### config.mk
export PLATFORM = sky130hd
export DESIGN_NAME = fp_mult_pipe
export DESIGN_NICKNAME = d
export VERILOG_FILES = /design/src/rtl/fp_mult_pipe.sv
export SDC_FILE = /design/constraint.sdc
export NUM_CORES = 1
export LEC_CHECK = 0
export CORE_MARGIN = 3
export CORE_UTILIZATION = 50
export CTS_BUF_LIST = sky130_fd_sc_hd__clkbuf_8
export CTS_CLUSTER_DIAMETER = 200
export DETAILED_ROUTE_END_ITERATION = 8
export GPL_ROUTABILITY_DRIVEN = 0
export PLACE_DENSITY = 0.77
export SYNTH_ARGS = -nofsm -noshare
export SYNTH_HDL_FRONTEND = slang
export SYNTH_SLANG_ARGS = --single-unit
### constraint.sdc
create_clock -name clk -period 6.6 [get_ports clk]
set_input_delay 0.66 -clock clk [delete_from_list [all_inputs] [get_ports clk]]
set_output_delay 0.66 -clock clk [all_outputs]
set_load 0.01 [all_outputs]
---
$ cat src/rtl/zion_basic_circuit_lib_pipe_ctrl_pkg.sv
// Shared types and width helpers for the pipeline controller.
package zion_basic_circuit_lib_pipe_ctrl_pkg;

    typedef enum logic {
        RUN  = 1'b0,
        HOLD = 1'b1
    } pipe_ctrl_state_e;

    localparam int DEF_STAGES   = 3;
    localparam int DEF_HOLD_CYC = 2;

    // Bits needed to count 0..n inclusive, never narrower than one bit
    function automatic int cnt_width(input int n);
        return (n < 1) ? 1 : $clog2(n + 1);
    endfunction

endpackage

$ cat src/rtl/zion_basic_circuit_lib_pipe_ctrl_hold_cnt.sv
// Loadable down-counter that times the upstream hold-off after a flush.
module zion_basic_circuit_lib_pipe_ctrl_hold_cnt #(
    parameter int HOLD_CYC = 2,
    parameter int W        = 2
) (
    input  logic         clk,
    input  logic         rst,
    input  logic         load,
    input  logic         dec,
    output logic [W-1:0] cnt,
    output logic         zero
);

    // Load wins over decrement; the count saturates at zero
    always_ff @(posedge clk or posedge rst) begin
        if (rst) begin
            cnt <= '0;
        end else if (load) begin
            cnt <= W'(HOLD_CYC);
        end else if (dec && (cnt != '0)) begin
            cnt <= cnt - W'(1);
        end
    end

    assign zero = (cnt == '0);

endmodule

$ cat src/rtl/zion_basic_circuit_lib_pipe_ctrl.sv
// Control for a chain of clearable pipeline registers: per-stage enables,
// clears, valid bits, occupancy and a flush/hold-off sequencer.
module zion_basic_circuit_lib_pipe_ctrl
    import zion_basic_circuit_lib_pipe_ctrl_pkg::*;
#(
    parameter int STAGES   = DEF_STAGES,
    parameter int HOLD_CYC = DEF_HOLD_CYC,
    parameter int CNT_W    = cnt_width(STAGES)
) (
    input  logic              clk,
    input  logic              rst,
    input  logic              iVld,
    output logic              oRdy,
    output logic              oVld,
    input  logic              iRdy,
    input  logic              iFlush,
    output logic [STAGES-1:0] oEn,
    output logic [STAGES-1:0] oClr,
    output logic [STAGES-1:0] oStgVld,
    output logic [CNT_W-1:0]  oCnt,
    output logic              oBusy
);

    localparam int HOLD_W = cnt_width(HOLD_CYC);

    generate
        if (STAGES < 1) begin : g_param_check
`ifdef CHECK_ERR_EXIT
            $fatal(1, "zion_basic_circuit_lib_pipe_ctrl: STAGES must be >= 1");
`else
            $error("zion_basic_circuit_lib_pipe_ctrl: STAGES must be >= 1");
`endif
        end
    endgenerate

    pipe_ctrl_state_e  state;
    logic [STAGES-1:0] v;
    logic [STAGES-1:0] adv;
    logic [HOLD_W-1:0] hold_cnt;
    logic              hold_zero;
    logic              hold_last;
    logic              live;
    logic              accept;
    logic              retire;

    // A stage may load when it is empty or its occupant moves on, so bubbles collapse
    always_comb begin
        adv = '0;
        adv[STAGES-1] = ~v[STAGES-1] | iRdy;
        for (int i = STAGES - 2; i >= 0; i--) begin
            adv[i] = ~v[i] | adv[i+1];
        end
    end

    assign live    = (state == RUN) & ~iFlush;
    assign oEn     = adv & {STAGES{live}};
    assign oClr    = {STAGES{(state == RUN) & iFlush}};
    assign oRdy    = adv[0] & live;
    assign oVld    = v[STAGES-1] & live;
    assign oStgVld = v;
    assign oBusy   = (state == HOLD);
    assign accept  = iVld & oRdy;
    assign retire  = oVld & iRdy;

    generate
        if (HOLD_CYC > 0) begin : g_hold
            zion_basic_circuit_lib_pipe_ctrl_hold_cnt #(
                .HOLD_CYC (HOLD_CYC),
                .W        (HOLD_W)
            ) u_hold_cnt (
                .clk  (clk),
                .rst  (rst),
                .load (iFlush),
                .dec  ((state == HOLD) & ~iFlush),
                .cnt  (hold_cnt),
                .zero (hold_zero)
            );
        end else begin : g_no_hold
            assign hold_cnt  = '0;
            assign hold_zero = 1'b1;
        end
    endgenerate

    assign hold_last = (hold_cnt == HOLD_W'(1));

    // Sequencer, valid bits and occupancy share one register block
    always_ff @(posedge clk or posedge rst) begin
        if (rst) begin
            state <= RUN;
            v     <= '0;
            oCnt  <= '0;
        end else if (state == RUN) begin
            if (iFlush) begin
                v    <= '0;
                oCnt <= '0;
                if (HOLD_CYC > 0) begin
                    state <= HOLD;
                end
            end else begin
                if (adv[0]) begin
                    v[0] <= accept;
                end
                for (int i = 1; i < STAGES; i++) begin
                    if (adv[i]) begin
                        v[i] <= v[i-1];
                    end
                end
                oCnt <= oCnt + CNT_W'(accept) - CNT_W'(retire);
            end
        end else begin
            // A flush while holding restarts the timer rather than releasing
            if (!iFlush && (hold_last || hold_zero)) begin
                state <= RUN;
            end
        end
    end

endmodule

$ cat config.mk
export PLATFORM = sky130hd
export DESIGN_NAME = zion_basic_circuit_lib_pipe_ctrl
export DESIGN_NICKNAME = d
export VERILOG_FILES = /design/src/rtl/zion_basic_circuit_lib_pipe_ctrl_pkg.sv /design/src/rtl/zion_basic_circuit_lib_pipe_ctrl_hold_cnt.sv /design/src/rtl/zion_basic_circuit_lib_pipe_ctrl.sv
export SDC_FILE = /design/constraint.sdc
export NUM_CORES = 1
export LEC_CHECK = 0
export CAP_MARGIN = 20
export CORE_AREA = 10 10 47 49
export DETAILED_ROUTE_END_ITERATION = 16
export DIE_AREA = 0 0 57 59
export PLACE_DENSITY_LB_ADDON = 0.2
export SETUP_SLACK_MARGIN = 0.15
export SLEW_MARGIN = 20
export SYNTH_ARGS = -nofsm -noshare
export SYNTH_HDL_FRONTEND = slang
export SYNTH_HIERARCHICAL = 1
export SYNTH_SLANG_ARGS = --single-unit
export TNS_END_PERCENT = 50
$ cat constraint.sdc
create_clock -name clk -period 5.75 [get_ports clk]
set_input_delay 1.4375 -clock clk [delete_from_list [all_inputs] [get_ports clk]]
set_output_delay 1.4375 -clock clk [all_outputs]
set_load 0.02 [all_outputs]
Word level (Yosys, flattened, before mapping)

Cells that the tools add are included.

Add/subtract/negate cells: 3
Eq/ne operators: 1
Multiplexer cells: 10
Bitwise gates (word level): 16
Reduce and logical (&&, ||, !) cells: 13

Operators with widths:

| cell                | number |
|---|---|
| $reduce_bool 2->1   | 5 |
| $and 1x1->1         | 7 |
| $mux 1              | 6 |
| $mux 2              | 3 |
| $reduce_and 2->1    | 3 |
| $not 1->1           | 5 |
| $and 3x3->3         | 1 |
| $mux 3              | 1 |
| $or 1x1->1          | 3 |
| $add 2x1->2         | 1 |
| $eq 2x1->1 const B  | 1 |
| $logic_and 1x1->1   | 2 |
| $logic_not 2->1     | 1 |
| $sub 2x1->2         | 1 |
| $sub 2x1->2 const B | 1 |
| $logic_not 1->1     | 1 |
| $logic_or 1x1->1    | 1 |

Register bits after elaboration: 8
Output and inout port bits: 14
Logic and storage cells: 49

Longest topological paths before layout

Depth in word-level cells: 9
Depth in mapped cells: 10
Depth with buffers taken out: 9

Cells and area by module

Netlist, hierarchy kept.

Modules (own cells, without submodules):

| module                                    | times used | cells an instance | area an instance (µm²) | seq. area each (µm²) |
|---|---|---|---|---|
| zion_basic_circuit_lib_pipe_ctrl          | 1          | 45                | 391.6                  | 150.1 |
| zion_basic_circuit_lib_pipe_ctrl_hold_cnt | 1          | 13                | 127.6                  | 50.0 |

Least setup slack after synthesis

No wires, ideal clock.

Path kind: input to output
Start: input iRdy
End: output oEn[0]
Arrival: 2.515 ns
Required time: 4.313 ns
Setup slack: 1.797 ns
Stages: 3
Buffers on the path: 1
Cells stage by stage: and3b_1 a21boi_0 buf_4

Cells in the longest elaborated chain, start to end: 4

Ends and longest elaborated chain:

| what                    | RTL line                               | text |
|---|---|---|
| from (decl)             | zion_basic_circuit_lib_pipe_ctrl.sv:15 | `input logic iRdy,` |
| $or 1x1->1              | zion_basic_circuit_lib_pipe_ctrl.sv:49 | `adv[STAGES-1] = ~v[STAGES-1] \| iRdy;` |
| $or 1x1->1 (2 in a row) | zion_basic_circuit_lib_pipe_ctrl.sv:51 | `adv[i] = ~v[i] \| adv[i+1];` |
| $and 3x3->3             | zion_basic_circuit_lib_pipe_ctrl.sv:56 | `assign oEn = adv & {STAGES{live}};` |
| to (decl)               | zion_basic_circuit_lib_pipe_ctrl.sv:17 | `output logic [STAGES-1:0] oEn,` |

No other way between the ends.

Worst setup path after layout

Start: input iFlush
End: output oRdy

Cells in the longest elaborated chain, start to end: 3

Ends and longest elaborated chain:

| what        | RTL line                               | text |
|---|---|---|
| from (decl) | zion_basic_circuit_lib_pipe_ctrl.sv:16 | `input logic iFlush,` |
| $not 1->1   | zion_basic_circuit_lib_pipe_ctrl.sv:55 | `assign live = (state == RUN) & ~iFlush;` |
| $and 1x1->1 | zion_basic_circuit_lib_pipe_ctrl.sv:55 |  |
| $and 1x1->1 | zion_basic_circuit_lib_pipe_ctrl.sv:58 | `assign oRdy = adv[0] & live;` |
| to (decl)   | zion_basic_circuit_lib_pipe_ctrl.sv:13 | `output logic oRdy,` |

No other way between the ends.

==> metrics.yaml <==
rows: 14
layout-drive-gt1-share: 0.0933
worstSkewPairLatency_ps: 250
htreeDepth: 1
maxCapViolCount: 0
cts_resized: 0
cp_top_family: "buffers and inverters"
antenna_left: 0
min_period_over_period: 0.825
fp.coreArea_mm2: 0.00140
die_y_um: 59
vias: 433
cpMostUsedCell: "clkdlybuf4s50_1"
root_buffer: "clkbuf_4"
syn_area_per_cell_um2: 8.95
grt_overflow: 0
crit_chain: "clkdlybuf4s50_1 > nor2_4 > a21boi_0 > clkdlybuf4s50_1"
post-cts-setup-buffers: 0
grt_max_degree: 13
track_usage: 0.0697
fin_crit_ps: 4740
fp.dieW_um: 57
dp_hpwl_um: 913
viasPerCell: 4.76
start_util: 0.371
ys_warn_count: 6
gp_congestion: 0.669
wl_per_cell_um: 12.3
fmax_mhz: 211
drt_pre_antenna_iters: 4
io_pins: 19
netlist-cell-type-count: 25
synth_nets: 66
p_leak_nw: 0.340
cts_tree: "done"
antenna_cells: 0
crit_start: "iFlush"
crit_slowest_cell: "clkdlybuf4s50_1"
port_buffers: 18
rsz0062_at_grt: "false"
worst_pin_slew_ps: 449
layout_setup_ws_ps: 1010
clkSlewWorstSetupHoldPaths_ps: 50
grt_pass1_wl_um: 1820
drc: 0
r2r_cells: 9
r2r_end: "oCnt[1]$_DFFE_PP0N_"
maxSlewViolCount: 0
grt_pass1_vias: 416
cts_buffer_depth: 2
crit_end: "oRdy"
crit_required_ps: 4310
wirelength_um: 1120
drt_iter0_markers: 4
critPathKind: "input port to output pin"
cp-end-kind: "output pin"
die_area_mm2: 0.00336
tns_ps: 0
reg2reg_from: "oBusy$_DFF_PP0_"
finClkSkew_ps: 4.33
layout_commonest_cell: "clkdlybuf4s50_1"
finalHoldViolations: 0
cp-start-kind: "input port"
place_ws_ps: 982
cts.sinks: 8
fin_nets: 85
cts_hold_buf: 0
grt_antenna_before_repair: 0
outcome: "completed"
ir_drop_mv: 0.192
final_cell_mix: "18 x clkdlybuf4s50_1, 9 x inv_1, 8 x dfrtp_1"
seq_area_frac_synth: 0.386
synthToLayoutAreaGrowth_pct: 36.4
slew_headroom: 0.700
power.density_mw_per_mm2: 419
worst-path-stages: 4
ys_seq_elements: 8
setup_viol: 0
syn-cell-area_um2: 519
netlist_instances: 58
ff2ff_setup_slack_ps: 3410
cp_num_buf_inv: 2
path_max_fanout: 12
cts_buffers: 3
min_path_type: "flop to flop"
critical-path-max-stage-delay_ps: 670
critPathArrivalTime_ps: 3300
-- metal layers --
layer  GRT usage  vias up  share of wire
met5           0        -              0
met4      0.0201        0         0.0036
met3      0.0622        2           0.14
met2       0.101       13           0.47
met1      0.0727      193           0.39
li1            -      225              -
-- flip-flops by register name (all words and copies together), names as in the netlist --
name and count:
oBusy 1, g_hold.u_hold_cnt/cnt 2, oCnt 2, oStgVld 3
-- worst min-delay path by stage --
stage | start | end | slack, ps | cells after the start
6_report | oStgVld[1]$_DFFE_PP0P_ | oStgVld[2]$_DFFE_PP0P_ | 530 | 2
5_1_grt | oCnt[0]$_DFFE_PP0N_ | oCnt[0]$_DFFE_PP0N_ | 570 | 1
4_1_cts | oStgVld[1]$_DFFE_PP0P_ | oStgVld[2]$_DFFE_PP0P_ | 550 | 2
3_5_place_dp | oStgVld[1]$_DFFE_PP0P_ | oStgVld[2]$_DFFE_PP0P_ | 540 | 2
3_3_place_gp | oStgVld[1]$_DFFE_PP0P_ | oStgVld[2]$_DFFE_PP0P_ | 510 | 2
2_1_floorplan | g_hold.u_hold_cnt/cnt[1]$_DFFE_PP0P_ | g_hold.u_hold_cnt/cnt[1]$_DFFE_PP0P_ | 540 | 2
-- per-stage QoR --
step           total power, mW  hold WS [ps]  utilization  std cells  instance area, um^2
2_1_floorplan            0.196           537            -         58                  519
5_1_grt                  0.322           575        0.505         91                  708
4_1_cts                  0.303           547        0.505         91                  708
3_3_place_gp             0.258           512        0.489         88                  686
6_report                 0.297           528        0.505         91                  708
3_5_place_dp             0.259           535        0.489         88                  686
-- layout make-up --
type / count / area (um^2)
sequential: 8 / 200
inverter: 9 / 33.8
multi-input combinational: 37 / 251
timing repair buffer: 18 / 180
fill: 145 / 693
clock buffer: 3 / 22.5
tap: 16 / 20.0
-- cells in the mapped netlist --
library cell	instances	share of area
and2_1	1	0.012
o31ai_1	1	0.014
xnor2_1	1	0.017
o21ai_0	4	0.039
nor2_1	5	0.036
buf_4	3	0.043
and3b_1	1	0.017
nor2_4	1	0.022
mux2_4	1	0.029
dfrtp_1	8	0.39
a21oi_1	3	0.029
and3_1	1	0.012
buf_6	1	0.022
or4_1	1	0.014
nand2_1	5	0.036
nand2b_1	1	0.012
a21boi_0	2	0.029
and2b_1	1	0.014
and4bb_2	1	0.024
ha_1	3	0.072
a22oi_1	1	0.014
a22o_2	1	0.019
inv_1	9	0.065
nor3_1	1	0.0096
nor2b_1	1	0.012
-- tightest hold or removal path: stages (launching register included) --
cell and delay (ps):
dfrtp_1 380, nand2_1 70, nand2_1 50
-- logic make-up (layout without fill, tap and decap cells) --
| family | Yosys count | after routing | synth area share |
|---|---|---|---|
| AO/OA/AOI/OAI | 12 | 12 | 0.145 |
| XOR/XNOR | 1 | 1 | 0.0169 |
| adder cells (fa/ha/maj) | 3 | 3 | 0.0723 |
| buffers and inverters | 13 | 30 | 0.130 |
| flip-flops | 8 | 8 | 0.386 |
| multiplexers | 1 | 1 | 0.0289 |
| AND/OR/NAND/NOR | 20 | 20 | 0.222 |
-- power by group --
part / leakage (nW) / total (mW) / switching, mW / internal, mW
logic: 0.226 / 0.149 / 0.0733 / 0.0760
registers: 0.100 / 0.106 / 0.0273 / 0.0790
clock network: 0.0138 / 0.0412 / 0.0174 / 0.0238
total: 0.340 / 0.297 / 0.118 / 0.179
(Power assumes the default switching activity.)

WORK TASK - In the lines above, find each one with "text" and list it.

TASK OUTPUT -
| what                    | RTL line                               | text |
| what        | RTL line                               | text |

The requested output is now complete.